Dataset records

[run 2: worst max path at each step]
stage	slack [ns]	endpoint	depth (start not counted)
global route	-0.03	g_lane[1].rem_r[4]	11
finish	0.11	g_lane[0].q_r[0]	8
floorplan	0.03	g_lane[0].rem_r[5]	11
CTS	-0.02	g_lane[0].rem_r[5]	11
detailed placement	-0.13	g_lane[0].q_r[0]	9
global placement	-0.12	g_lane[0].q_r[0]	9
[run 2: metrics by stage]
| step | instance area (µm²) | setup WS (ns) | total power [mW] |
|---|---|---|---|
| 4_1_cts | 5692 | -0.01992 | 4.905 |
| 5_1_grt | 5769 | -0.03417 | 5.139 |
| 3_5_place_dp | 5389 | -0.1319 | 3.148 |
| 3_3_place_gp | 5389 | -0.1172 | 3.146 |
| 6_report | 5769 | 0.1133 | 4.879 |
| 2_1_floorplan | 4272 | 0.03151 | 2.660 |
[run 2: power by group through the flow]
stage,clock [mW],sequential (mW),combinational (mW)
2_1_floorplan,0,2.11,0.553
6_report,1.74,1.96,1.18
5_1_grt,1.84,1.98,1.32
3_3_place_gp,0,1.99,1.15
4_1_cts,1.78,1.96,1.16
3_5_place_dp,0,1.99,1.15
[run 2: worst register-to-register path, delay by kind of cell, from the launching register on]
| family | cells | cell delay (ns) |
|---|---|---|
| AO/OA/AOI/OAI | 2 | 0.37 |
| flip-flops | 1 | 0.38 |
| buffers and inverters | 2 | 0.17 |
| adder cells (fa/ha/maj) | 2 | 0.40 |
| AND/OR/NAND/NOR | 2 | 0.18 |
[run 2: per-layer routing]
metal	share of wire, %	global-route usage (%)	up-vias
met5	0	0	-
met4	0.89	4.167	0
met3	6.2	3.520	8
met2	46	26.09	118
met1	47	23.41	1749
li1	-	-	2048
===== config.mk =====
export PLATFORM = sky130hd
export DESIGN_NAME = resistor_ladder_keypad_decoder
export DESIGN_NICKNAME = d
export VERILOG_FILES = /design/src/rtl/rlkd_pkg.sv /design/src/rtl/rlkd_div.sv /design/src/rtl/resistor_ladder_keypad_decoder.sv
export VERILOG_INCLUDE_DIRS = /design/src /design/src/rtl
export SDC_FILE = /design/constraint.sdc
export NUM_CORES = 1
export LEC_CHECK = 0
export BUFFER_PORTS_ARGS = -buffer_cell sky130_fd_sc_hd__clkbuf_2
export CORE_UTILIZATION = 40
export DETAILED_ROUTE_END_ITERATION = 8
export GPL_TIMING_DRIVEN = 0
export MAX_ROUTING_LAYER = met4
export SLEW_MARGIN = 10
export SYNTH_ARGS = -nofsm -noshare
export SYNTH_HDL_FRONTEND = slang
export SYNTH_SLANG_ARGS = --single-unit

===== constraint.sdc =====
create_clock -name i_clk -period 4.7 [get_ports i_clk]
set_clock_uncertainty 0.1 [all_clocks]
set_input_delay 0.94 -clock i_clk [delete_from_list [all_inputs] [get_ports i_clk]]
set_output_delay 0.94 -clock i_clk [all_outputs]
set_load 0.01 [all_outputs]

===== src/rtl/resistor_ladder_keypad_decoder_defines.svh =====
// Assertion macros shared by the keypad decoder RTL.
// Each macro takes a label, the clock, the active-low reset and two expressions.
`ifndef RESISTOR_LADDER_KEYPAD_DECODER_DEFINES_SVH
`define RESISTOR_LADDER_KEYPAD_DECODER_DEFINES_SVH

`ifndef ASSERT_OFF

// The consequent must hold in the same cycle as the antecedent.
`define RLKD_ASSERT_SAME(lbl, clk, rst_n, ante, cons) \
    lbl: assert property (@(posedge clk) disable iff (!rst_n) (ante) |-> (cons)) \
        else $error("same-cycle implication failed");

// The consequent must hold in the cycle after the antecedent.
`define RLKD_ASSERT_NEXT(lbl, clk, rst_n, ante, cons) \
    lbl: assert property (@(posedge clk) disable iff (!rst_n) (ante) |=> (cons)) \
        else $error("next-cycle implication failed");

`else

`define RLKD_ASSERT_SAME(lbl, clk, rst_n, ante, cons)
`define RLKD_ASSERT_NEXT(lbl, clk, rst_n, ante, cons)

`endif

`endif


===== src/rtl/rlkd_pkg.sv =====
`default_nettype none

package rlkd_pkg;

    // Sample and key widths.
    localparam int SAMPLE_BITS = 10;
    localparam int MAX_KEYS    = 16;
    localparam int KEY_BITS    = 4;
    localparam int KCNT_BITS   = 5;
    localparam int BIN_BITS    = SAMPLE_BITS + 1;

    // Configuration register indexes.
    localparam logic [2:0] CFG_KEY_COUNT       = 3'd0;
    localparam logic [2:0] CFG_DEBOUNCE_TICKS  = 3'd1;
    localparam logic [2:0] CFG_PRESS_THRESHOLD = 3'd2;
    localparam logic [2:0] CFG_WAIT_RELEASE    = 3'd3;

    // Bin size 1024 / k for a clamped key count k of 1 to 16; entry 0 mirrors k = 1.
    localparam logic [BIN_BITS-1:0] BIN_TABLE [0:MAX_KEYS] = '{
        11'd1024, 11'd1024, 11'd512, 11'd341, 11'd256, 11'd204, 11'd170, 11'd146,
        11'd128,  11'd113,  11'd102, 11'd93,  11'd85,  11'd78,  11'd73,  11'd68,
        11'd64
    };

endpackage

`default_nettype wire


===== src/rtl/rlkd_div.sv =====
`default_nettype none

// Restoring divider: one quotient bit per cycle.
module rlkd_div
    import rlkd_pkg::*;
(
    input  wire logic                   i_clk,
    input  wire logic                   i_rst_n,
    input  wire logic                   i_start,
    input  wire logic [SAMPLE_BITS-1:0] i_dividend,
    input  wire logic [BIN_BITS-1:0]    i_divisor,
    output logic                        o_done,
    output logic [SAMPLE_BITS-1:0]      o_quot
);

    localparam int CNT_BITS = $clog2(SAMPLE_BITS + 1);

    logic [CNT_BITS-1:0]    r_cnt;
    logic [SAMPLE_BITS-1:0] r_rem;
    logic [BIN_BITS-1:0]    r_dvs;
    logic [SAMPLE_BITS-1:0] r_quo;
    logic                   r_done;

    logic [BIN_BITS-1:0]    w_trial;
    logic                   w_fit;

    // Shift the next dividend bit into the partial remainder and test it.
    // The remainder stays below the divisor, so it fits in SAMPLE_BITS bits.
    assign w_trial = {r_rem, r_quo[SAMPLE_BITS-1]};
    assign w_fit   = (w_trial >= r_dvs);

    // Step counter, remainder and quotient shift register.
    always_ff @(posedge i_clk) begin
        if (!i_rst_n) begin
            r_cnt  <= '0;
            r_done <= 1'b0;
        end else begin
            r_done <= 1'b0;
            if (i_start) begin
                r_cnt <= CNT_BITS'(SAMPLE_BITS);
                r_rem <= '0;
                r_dvs <= i_divisor;
                r_quo <= i_dividend;
            end else if (r_cnt != '0) begin
                r_cnt <= r_cnt - CNT_BITS'(1);
                r_rem <= w_fit ? SAMPLE_BITS'(w_trial - r_dvs) : w_trial[SAMPLE_BITS-1:0];
                r_quo <= {r_quo[SAMPLE_BITS-2:0], w_fit};
                if (r_cnt == CNT_BITS'(1)) begin
                    r_done <= 1'b1;
                end
            end
        end
    end

    assign o_done = r_done;
    assign o_quot = r_quo;

endmodule

`default_nettype wire


===== src/rtl/resistor_ladder_keypad_decoder.sv =====
`default_nettype none
`include "resistor_ladder_keypad_decoder_defines.svh"

// Channel  | Direction | Handshake             | Payload
// ---------+-----------+-----------------------+-------------------------------------
// s        | in        | i_s_tvalid/o_s_tready | tdata[9:0] adc_sample
// m        | out       | o_m_tvalid/i_m_tready | tdata[3:0] key_index, tuser bounce_error
// cfg      | in        | i_cfg_valid/o_cfg_ready | i_cfg_index, i_cfg_data
//
// Each item is accepted, then divided in the shared restoring divider (one quotient
// bit per cycle); the finished quotient is then passed on and the press state is
// updated.
// An item that produces a result holds in the final step while the output register is full.
// The input is not ready while an item is being worked on; configuration is always ready.
// Reset is synchronous and active low; it restores register defaults and the idle phase.
module resistor_ladder_keypad_decoder
    import rlkd_pkg::*;
(
    input  wire logic        i_clk,
    input  wire logic        i_rst_n,
    // Input stream.
    input  wire logic        i_s_tvalid,
    output logic             o_s_tready,
    input  wire logic [15:0] i_s_tdata,   // [9:0] adc_sample, [15:10] zero
    // Output stream.
    output logic             o_m_tvalid,
    input  wire logic        i_m_tready,
    output logic [7:0]       o_m_tdata,   // [3:0] key_index, [7:4] zero
    output logic             o_m_tuser,   // [0] bounce_error
    // Configuration writes.
    input  wire logic        i_cfg_valid,
    output logic             o_cfg_ready,
    input  wire logic [2:0]  i_cfg_index,
    input  wire logic [9:0]  i_cfg_data
);

    typedef enum logic [1:0] {ST_IDLE, ST_DIV, ST_FIN} t_state;
    typedef enum logic [1:0] {PH_IDLE, PH_DEBOUNCE, PH_WAIT} t_phase;

    localparam logic [SAMPLE_BITS-1:0] TICK_MAX = '1;

    // Configuration registers.
    logic [KCNT_BITS-1:0]   r_key_count;
    logic [SAMPLE_BITS-1:0] r_debounce;
    logic [SAMPLE_BITS-1:0] r_threshold;
    logic                   r_wait_rel;

    // Sequencer and press state.
    t_state                 r_state;
    t_phase                 r_phase;
    t_phase                 n_phase;
    logic [SAMPLE_BITS-1:0] r_tick;
    logic [SAMPLE_BITS-1:0] n_tick;
    logic [KEY_BITS-1:0]    r_first;
    logic [KEY_BITS-1:0]    n_first;
    logic                   r_held;
    logic                   n_held;
    logic                   r_released;

    logic                   w_accept;
    logic [KCNT_BITS-1:0]   w_kc;
    logic [KCNT_BITS-1:0]   w_kmax5;
    logic [KEY_BITS-1:0]    w_kmax;
    logic                   w_div_done;
    logic [SAMPLE_BITS-1:0] w_quot;
    logic [KEY_BITS-1:0]    w_key;
    logic                   w_emit;
    logic [KEY_BITS-1:0]    w_emit_key;
    logic                   w_emit_err;
    logic                   w_fire;

    assign w_accept    = i_s_tvalid && o_s_tready;
    assign o_s_tready  = (r_state == ST_IDLE);
    assign o_cfg_ready = 1'b1;

    // Key count clamped into 1..MAX_KEYS.
    always_comb begin
        if (r_key_count == '0) begin
            w_kc = KCNT_BITS'(1);
        end else if (r_key_count > KCNT_BITS'(MAX_KEYS)) begin
            w_kc = KCNT_BITS'(MAX_KEYS);
        end else begin
            w_kc = r_key_count;
        end
    end

    assign w_kmax5 = w_kc - KCNT_BITS'(1);
    assign w_kmax  = w_kmax5[KEY_BITS-1:0];

    // Shared divider: sample divided by the bin size of the current key count.
    rlkd_div u_div (
        .i_clk      (i_clk),
        .i_rst_n    (i_rst_n),
        .i_start    (w_accept),
        .i_dividend (i_s_tdata[SAMPLE_BITS-1:0]),
        .i_divisor  (BIN_TABLE[w_kc]),
        .o_done     (w_div_done),
        .o_quot     (w_quot)
    );

    // Saturate the quotient to the highest key.
    assign w_key = (w_quot > SAMPLE_BITS'(w_kmax5)) ? w_kmax : w_quot[KEY_BITS-1:0];

    // Press state update for the item in the final step.
    always_comb begin
        logic                v_confirm;
        logic                v_err;
        logic [KEY_BITS-1:0] v_fk;
        v_confirm  = 1'b0;
        v_err      = 1'b0;
        v_fk       = r_first;
        n_phase    = r_phase;
        n_tick     = r_tick;
        n_first    = r_first;
        n_held     = r_held;
        w_emit     = 1'b0;
        w_emit_key = '0;
        w_emit_err = 1'b0;
        unique case (r_phase)
            PH_WAIT: begin
                if (r_released) begin
                    n_phase    = PH_IDLE;
                    w_emit     = 1'b1;
                    w_emit_err = r_held;
                    w_emit_key = r_held ? '0 : r_first;
                end
            end
            PH_DEBOUNCE: begin
                n_tick = (r_tick < TICK_MAX) ? (r_tick + SAMPLE_BITS'(1)) : r_tick;
                if (n_tick >= r_debounce) begin
                    v_confirm = 1'b1;
                end
            end
            default: begin
                if (!r_released) begin
                    v_fk    = w_key;
                    n_first = w_key;
                    n_held  = 1'b0;
                    n_tick  = '0;
                    if (r_debounce != '0) begin
                        n_phase = PH_DEBOUNCE;
                    end else begin
                        v_confirm = 1'b1;
                    end
                end
            end
        endcase
        // Confirming sample: compare with the key taken at press start.
        if (v_confirm) begin
            v_err = (w_key != v_fk);
            if (r_wait_rel && !r_released) begin
                n_held  = v_err;
                n_first = v_err ? '0 : v_fk;
                n_phase = PH_WAIT;
            end else begin
                n_phase    = PH_IDLE;
                w_emit     = 1'b1;
                w_emit_err = v_err;
                w_emit_key = v_err ? '0 : v_fk;
            end
        end
    end

    // The final step completes unless its result meets a full output register.
    assign w_fire = !w_emit || !o_m_tvalid || i_m_tready;

    // Sequencer, press state, configuration and output register.
    always_ff @(posedge i_clk) begin
        if (!i_rst_n) begin
            r_state     <= ST_IDLE;
            r_phase     <= PH_IDLE;
            r_tick      <= '0;
            r_first     <= '0;
            r_held      <= 1'b0;
            r_key_count <= KCNT_BITS'(16);
            r_debounce  <= SAMPLE_BITS'(50);
            r_threshold <= SAMPLE_BITS'(1000);
            r_wait_rel  <= 1'b0;
            o_m_tvalid  <= 1'b0;
        end else begin
            if (i_cfg_valid && o_cfg_ready) begin
                case (i_cfg_index)
                    CFG_KEY_COUNT:       r_key_count <= i_cfg_data[KCNT_BITS-1:0];
                    CFG_DEBOUNCE_TICKS:  r_debounce  <= i_cfg_data;
                    CFG_PRESS_THRESHOLD: r_threshold <= i_cfg_data;
                    CFG_WAIT_RELEASE:    r_wait_rel  <= i_cfg_data[0];
                    default: ;
                endcase
            end
            // Output valid: set by a result from the final step, cleared when taken.
            if ((r_state == ST_FIN) && w_fire && w_emit) begin
                o_m_tvalid <= 1'b1;
            end else if (o_m_tvalid && i_m_tready) begin
                o_m_tvalid <= 1'b0;
            end
            unique case (r_state)
                ST_IDLE: begin
                    if (w_accept) begin
                        r_released <= (i_s_tdata[SAMPLE_BITS-1:0] >= r_threshold);
                        r_state    <= ST_DIV;
                    end
                end
                ST_DIV: begin
                    if (w_div_done) begin
                        r_state <= ST_FIN;
                    end
                end
                ST_FIN: begin
                    if (w_fire) begin
                        r_phase <= n_phase;
                        r_tick  <= n_tick;
                        r_first <= n_first;
                        r_held  <= n_held;
                        r_state <= ST_IDLE;
                        if (w_emit) begin
                            o_m_tdata  <= {4'b0000, w_emit_key};
                            o_m_tuser  <= w_emit_err;
                        end
                    end
                end
                default: r_state <= ST_IDLE;
            endcase
        end
    end

    // A bounce error always comes with key zero.
    `RLKD_ASSERT_SAME(a_err_key_zero, i_clk, i_rst_n, o_m_tvalid && o_m_tuser, o_m_tdata == 8'd0)
    // The divider finishes only while the sequencer waits for it.
    `RLKD_ASSERT_SAME(a_done_in_div, i_clk, i_rst_n, w_div_done, r_state == ST_DIV)
    // Once an item is taken the input stays closed in the next cycle.
    `RLKD_ASSERT_NEXT(a_busy_after_accept, i_clk, i_rst_n, w_accept, !o_s_tready)
    // A result is loaded only from the final step.
    `RLKD_ASSERT_NEXT(a_load_from_fin, i_clk, i_rst_n, !o_m_tvalid && r_state != ST_FIN,
        !o_m_tvalid)

endmodule

`default_nettype wire
### src/rtl/dirl_pkg.sv
// Package for the directory entry lookup block: entry kinds, byte offsets within
// a 32-byte directory entry and the register map. No dependencies.
`timescale 1ns / 1ps
`default_nettype none

package dirl_pkg;

  localparam int unsigned NameBytes = 11;

  // Byte offsets within one directory entry.
  localparam logic [4:0] OFF_LEAD       = 5'd0;
  localparam logic [4:0] OFF_ATTR       = 5'd11;
  localparam logic [4:0] OFF_CLUS_HI_LO = 5'd20;
  localparam logic [4:0] OFF_CLUS_HI_HI = 5'd21;
  localparam logic [4:0] OFF_CLUS_LO_LO = 5'd26;
  localparam logic [4:0] OFF_CLUS_LO_HI = 5'd27;
  localparam logic [4:0] OFF_SIZE_0     = 5'd28;
  localparam logic [4:0] OFF_SIZE_1     = 5'd29;
  localparam logic [4:0] OFF_SIZE_2     = 5'd30;
  localparam logic [4:0] OFF_LAST       = 5'd31;

  localparam logic [7:0] LEAD_END_OF_LIST = 8'h00;
  localparam logic [7:0] LEAD_DELETED     = 8'hE5;
  localparam logic [3:0] ATTR_LFN_NIBBLE  = 4'hF;
  localparam int unsigned AttrDirBit      = 4;

  // Configuration register indexes.
  localparam logic [1:0] REG_NAME_BASE  = 2'd0;
  localparam logic [1:0] REG_NAME_EXT   = 2'd1;
  localparam logic [1:0] REG_FAT32_MODE = 2'd2;

  typedef enum logic [2:0] {
    KIND_LONG_NAME   = 3'd0,
    KIND_DELETED     = 3'd1,
    KIND_END_OF_LIST = 3'd2,
    KIND_NO_MATCH    = 3'd3,
    KIND_FILE_MATCH  = 3'd4,
    KIND_DIR_MATCH   = 3'd5
  } entry_kind_e;

  typedef struct packed {
    entry_kind_e kind;
    logic [3:0]  slot;
    logic [7:0]  attributes;
    logic [31:0] start_cluster;
    logic [31:0] entry_size;
  } dirl_entry_t;

endpackage

`default_nettype wire

### src/rtl/dirl_collect.sv
// Byte collector and classifier for 32-byte directory entries.
// Depends on dirl_pkg for offsets, kinds and the entry result struct.
`timescale 1ns / 1ps
`default_nettype none

module dirl_collect #(
  parameter int unsigned ENTRIES_PER_SECTOR = 16
) (
  input  wire logic               clk_i,
  input  wire logic               rst_ni,
  input  wire logic               byte_take_i,
  input  wire logic [7:0]         byte_i,
  input  wire logic [63:0]        name_base_i,
  input  wire logic [23:0]        name_ext_i,
  input  wire logic               fat32_mode_i,
  output logic                    last_byte_o,
  output logic                    done_o,
  output dirl_pkg::dirl_entry_t   entry_o
);
  import dirl_pkg::*;

  localparam int unsigned SlotW = $clog2(ENTRIES_PER_SECTOR);

  logic [4:0]       off_q;
  logic [SlotW-1:0] slot_q;
  logic             mismatch_q;
  logic [7:0]       lead_q;
  logic [7:0]       attr_q;
  logic [15:0]      clus_hi_q;
  logic [15:0]      clus_lo_q;
  logic [23:0]      size_q;

  logic [7:0]       tgt [16];
  logic [7:0]       tgt_byte;
  logic             diff;
  logic [SlotW+3:0] slot_ext;
  logic [31:0]      cluster;
  entry_kind_e      kind;

  // Target name laid out by entry offset; offsets past the name read as zero.
  always_comb begin
    for (int k = 0; k < 16; k++) begin
      tgt[k] = 8'h00;
    end
    for (int k = 0; k < 8; k++) begin
      tgt[k] = name_base_i[8*k +: 8];
    end
    for (int k = 0; k < 3; k++) begin
      tgt[8+k] = name_ext_i[8*k +: 8];
    end
  end

  assign tgt_byte    = tgt[off_q[3:0]];
  assign diff        = (byte_i != tgt_byte);
  assign last_byte_o = (off_q == OFF_LAST);
  assign done_o      = byte_take_i && last_byte_o;

  always_ff @(posedge clk_i or negedge rst_ni) begin
    if (!rst_ni) begin
      off_q      <= '0;
      slot_q     <= '0;
      mismatch_q <= 1'b0;
      lead_q     <= '0;
      attr_q     <= '0;
      clus_hi_q  <= '0;
      clus_lo_q  <= '0;
      size_q     <= '0;
    end else if (byte_take_i) begin
      off_q <= off_q + 5'd1;
      if (off_q < 5'(NameBytes)) begin
        if (off_q == OFF_LEAD) begin
          lead_q     <= byte_i;
          mismatch_q <= diff;
        end else begin
          mismatch_q <= mismatch_q | diff;
        end
      end
      case (off_q)
        OFF_ATTR:       attr_q          <= byte_i;
        OFF_CLUS_HI_LO: clus_hi_q[7:0]  <= byte_i;
        OFF_CLUS_HI_HI: clus_hi_q[15:8] <= byte_i;
        OFF_CLUS_LO_LO: clus_lo_q[7:0]  <= byte_i;
        OFF_CLUS_LO_HI: clus_lo_q[15:8] <= byte_i;
        OFF_SIZE_0:     size_q[7:0]     <= byte_i;
        OFF_SIZE_1:     size_q[15:8]    <= byte_i;
        OFF_SIZE_2:     size_q[23:16]   <= byte_i;
        default: ;
      endcase
      if (last_byte_o) begin
        if (slot_q == SlotW'(ENTRIES_PER_SECTOR - 1)) begin
          slot_q <= '0;
        end else begin
          slot_q <= slot_q + SlotW'(1);
        end
      end
    end
  end

  // The long-name test takes priority over the lead byte checks.
  always_comb begin
    if (attr_q[3:0] == ATTR_LFN_NIBBLE) begin
      kind = KIND_LONG_NAME;
    end else if (lead_q == LEAD_END_OF_LIST) begin
      kind = KIND_END_OF_LIST;
    end else if (lead_q == LEAD_DELETED) begin
      kind = KIND_DELETED;
    end else if (mismatch_q) begin
      kind = KIND_NO_MATCH;
    end else if (attr_q[AttrDirBit]) begin
      kind = KIND_DIR_MATCH;
    end else begin
      kind = KIND_FILE_MATCH;
    end
  end

  assign slot_ext = (SlotW + 4)'(slot_q);
  assign cluster  = {(fat32_mode_i ? clus_hi_q : 16'h0000), clus_lo_q};

  // The last size byte is the one arriving now, so it comes straight from the input.
  assign entry_o = '{
    kind:          kind,
    slot:          slot_ext[3:0],
    attributes:    attr_q,
    start_cluster: cluster,
    entry_size:    {byte_i, size_q}
  };

endmodule

`default_nettype wire

### src/rtl/directory_entry_lookup_core.sv
// Top level of the directory entry lookup block: configuration registers,
// the entry collector and the result register. Depends on dirl_pkg and dirl_collect.
`timescale 1ns / 1ps
`default_nettype none

// Directory sector bytes enter one per cycle on the entry_byte request channel.
// The 32nd byte of every entry yields one classification request on the output
// channel, loaded into a single result register and offered from the cycle after
// that byte is taken. A pending result only holds back the final byte of the next
// entry, so the input keeps streaming at one byte per cycle unless the output
// stays stalled for a whole entry. Configuration writes take effect at the next
// clock edge and should be made while no entry is half collected.
module directory_entry_lookup_core #(
  parameter int unsigned ENTRIES_PER_SECTOR = 16
) (
  input  wire logic        clk_i,
  input  wire logic        rst_ni,
  input  wire logic        cfg_we_i,
  input  wire logic [1:0]  cfg_index_i,
  input  wire logic [63:0] cfg_data_i,
  input  wire logic        in_valid_i,
  output logic             in_ready_o,
  input  wire logic [7:0]  entry_byte_i,
  output logic             out_valid_o,
  input  wire logic        out_ready_i,
  output logic [2:0]       entry_kind_o,
  output logic [3:0]       entry_slot_o,
  output logic [7:0]       entry_attributes_o,
  output logic [31:0]      start_cluster_o,
  output logic [31:0]      entry_size_o
);
  import dirl_pkg::*;

  logic [63:0] name_base_q;
  logic [23:0] name_ext_q;
  logic        fat32_q;
  logic        out_valid_q;
  dirl_entry_t out_q;
  logic        last_byte;
  logic        done;
  logic        take;
  dirl_entry_t entry;

  always_ff @(posedge clk_i or negedge rst_ni) begin
    if (!rst_ni) begin
      name_base_q <= '0;
      name_ext_q  <= '0;
      fat32_q     <= 1'b0;
    end else if (cfg_we_i) begin
      case (cfg_index_i)
        REG_NAME_BASE:  name_base_q <= cfg_data_i;
        REG_NAME_EXT:   name_ext_q  <= cfg_data_i[23:0];
        REG_FAT32_MODE: fat32_q     <= cfg_data_i[0];
        default: ;
      endcase
    end
  end

  assign in_ready_o = !last_byte || !out_valid_q || out_ready_i;
  assign take       = in_valid_i && in_ready_o;

  dirl_collect #(
    .ENTRIES_PER_SECTOR(ENTRIES_PER_SECTOR)
  ) u_collect (
    .clk_i       (clk_i),
    .rst_ni      (rst_ni),
    .byte_take_i (take),
    .byte_i      (entry_byte_i),
    .name_base_i (name_base_q),
    .name_ext_i  (name_ext_q),
    .fat32_mode_i(fat32_q),
    .last_byte_o (last_byte),
    .done_o      (done),
    .entry_o     (entry)
  );

  always_ff @(posedge clk_i or negedge rst_ni) begin
    if (!rst_ni) begin
      out_valid_q <= 1'b0;
    end else if (done) begin
      out_valid_q <= 1'b1;
    end else if (out_ready_i) begin
      out_valid_q <= 1'b0;
    end
  end

  always_ff @(posedge clk_i or negedge rst_ni) begin
    if (!rst_ni) begin
      out_q <= '0;
    end else if (done) begin
      out_q <= entry;
    end
  end

  assign out_valid_o        = out_valid_q;
  assign entry_kind_o       = out_q.kind;
  assign entry_slot_o       = out_q.slot;
  assign entry_attributes_o = out_q.attributes;
  assign start_cluster_o    = out_q.start_cluster;
  assign entry_size_o       = out_q.entry_size;

endmodule

`default_nettype wire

WORK ITEM:
Quote, word for word, every line from the top of the entries through the line that holds "power [mW] |".

ANSWER TO THIS TASK:
[run 2: worst max path at each step]
stage	slack [ns]	endpoint	depth (start not counted)
global route	-0.03	g_lane[1].rem_r[4]	11
finish	0.11	g_lane[0].q_r[0]	8
floorplan	0.03	g_lane[0].rem_r[5]	11
CTS	-0.02	g_lane[0].rem_r[5]	11
detailed placement	-0.13	g_lane[0].q_r[0]	9
global placement	-0.12	g_lane[0].q_r[0]	9
[run 2: metrics by stage]
| step | instance area (µm²) | setup WS (ns) | total power [mW] |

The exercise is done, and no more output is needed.